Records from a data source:
==============================
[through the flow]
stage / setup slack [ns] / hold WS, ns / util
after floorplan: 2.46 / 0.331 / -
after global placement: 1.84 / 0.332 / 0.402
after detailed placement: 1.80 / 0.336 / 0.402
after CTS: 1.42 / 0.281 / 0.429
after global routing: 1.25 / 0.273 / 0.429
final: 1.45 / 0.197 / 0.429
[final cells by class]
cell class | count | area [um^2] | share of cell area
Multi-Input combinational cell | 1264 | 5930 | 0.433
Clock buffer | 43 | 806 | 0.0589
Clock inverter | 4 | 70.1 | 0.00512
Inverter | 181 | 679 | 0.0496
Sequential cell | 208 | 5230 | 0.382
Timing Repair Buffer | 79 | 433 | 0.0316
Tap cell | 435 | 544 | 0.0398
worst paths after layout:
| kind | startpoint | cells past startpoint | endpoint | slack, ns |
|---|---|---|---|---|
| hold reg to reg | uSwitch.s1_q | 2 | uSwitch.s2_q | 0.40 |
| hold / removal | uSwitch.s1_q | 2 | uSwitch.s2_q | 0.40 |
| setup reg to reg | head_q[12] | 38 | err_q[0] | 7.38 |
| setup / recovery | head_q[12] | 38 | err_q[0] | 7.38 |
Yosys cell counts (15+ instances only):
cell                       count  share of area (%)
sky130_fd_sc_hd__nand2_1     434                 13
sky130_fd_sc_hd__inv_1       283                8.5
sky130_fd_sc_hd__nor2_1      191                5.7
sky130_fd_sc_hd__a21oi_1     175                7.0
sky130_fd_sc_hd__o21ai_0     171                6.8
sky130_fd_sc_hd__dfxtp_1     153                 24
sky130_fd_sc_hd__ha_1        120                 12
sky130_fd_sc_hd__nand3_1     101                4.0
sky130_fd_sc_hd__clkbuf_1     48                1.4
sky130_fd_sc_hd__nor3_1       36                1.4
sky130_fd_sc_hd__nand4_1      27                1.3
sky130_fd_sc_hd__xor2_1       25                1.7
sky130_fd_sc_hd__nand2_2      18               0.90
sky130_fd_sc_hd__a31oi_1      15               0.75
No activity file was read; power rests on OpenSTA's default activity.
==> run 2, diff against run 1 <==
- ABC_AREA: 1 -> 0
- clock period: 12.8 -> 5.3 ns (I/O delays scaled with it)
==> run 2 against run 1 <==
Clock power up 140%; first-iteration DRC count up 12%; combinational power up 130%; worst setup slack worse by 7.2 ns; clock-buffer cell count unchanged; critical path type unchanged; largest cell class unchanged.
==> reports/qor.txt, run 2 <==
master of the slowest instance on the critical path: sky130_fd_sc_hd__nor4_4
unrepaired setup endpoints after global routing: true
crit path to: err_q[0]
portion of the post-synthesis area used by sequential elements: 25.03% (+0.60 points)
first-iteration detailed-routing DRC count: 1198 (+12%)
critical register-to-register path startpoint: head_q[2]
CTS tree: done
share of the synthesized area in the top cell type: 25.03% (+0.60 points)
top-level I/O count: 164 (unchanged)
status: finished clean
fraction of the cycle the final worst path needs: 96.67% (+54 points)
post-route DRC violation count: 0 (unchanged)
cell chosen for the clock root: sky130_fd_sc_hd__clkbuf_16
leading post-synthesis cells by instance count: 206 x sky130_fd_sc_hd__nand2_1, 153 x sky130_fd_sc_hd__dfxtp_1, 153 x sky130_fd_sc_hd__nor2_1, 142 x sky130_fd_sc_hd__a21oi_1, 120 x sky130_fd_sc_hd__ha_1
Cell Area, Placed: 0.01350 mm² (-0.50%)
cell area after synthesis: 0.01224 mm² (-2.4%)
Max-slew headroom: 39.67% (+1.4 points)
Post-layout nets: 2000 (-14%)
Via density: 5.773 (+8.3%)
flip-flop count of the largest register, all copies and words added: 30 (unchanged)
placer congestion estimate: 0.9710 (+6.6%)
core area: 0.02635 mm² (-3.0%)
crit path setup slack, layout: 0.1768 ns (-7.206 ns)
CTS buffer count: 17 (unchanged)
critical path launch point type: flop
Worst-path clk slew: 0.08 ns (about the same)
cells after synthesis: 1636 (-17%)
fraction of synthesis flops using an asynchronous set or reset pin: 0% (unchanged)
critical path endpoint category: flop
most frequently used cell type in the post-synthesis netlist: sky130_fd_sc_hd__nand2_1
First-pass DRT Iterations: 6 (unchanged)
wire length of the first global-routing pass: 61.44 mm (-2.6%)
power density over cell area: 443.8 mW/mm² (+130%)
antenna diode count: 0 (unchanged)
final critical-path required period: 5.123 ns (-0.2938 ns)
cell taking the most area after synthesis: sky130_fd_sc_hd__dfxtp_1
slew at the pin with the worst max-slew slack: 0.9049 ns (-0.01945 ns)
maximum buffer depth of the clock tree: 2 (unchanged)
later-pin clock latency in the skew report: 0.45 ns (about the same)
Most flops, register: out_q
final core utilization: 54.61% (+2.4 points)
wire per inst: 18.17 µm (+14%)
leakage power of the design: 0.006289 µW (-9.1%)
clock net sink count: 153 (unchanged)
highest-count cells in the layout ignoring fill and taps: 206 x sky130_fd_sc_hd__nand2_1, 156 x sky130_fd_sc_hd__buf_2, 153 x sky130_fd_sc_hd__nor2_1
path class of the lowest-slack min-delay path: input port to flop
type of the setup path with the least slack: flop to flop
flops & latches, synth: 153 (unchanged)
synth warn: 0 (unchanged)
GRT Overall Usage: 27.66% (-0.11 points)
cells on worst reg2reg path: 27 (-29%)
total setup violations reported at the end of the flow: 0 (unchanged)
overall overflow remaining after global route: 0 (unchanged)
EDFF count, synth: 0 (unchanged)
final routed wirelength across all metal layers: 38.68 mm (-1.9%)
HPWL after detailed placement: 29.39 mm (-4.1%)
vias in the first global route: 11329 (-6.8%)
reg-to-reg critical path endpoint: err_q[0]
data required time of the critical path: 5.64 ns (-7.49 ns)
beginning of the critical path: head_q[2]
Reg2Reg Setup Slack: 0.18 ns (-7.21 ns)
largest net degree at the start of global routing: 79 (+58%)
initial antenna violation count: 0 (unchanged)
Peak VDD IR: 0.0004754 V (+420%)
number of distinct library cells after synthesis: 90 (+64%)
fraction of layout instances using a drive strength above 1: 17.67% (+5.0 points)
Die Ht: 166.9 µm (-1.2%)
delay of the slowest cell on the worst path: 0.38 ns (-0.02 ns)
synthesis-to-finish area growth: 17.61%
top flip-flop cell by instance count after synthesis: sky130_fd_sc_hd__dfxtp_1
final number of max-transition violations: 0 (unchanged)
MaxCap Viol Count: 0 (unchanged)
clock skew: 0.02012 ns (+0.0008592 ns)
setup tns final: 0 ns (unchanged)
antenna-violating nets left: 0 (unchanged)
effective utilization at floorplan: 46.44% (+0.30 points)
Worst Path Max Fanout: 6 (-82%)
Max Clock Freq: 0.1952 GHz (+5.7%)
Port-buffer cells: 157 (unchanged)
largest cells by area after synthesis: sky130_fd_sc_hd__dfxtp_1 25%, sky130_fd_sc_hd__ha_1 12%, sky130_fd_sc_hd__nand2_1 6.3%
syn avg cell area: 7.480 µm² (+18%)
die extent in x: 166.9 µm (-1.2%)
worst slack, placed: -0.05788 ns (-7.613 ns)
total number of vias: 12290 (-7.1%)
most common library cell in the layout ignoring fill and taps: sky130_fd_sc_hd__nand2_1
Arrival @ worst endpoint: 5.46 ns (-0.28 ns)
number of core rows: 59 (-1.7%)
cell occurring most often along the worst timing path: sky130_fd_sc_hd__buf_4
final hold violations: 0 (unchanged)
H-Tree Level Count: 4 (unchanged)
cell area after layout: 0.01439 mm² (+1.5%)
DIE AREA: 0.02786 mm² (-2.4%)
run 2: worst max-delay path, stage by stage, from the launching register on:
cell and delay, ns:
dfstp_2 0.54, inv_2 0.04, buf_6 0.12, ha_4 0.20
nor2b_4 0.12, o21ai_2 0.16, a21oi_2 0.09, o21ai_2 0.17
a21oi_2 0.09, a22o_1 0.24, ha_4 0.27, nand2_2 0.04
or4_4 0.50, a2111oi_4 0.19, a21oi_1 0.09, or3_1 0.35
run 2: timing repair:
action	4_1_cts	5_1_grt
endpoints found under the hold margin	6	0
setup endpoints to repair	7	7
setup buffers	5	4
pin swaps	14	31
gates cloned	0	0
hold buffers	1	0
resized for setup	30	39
==============================
Work instruction => Reproduce, word for word and in full, only the lines above that start at the line with "stage / setup slack [ns] / hold WS, ns / util" and run through the line with "[final cells by class]", both ends included.

Answer space =>
stage / setup slack [ns] / hold WS, ns / util
after floorplan: 2.46 / 0.331 / -
after global placement: 1.84 / 0.332 / 0.402
after detailed placement: 1.80 / 0.336 / 0.402
after CTS: 1.42 / 0.281 / 0.429
after global routing: 1.25 / 0.273 / 0.429
final: 1.45 / 0.197 / 0.429
[final cells by class]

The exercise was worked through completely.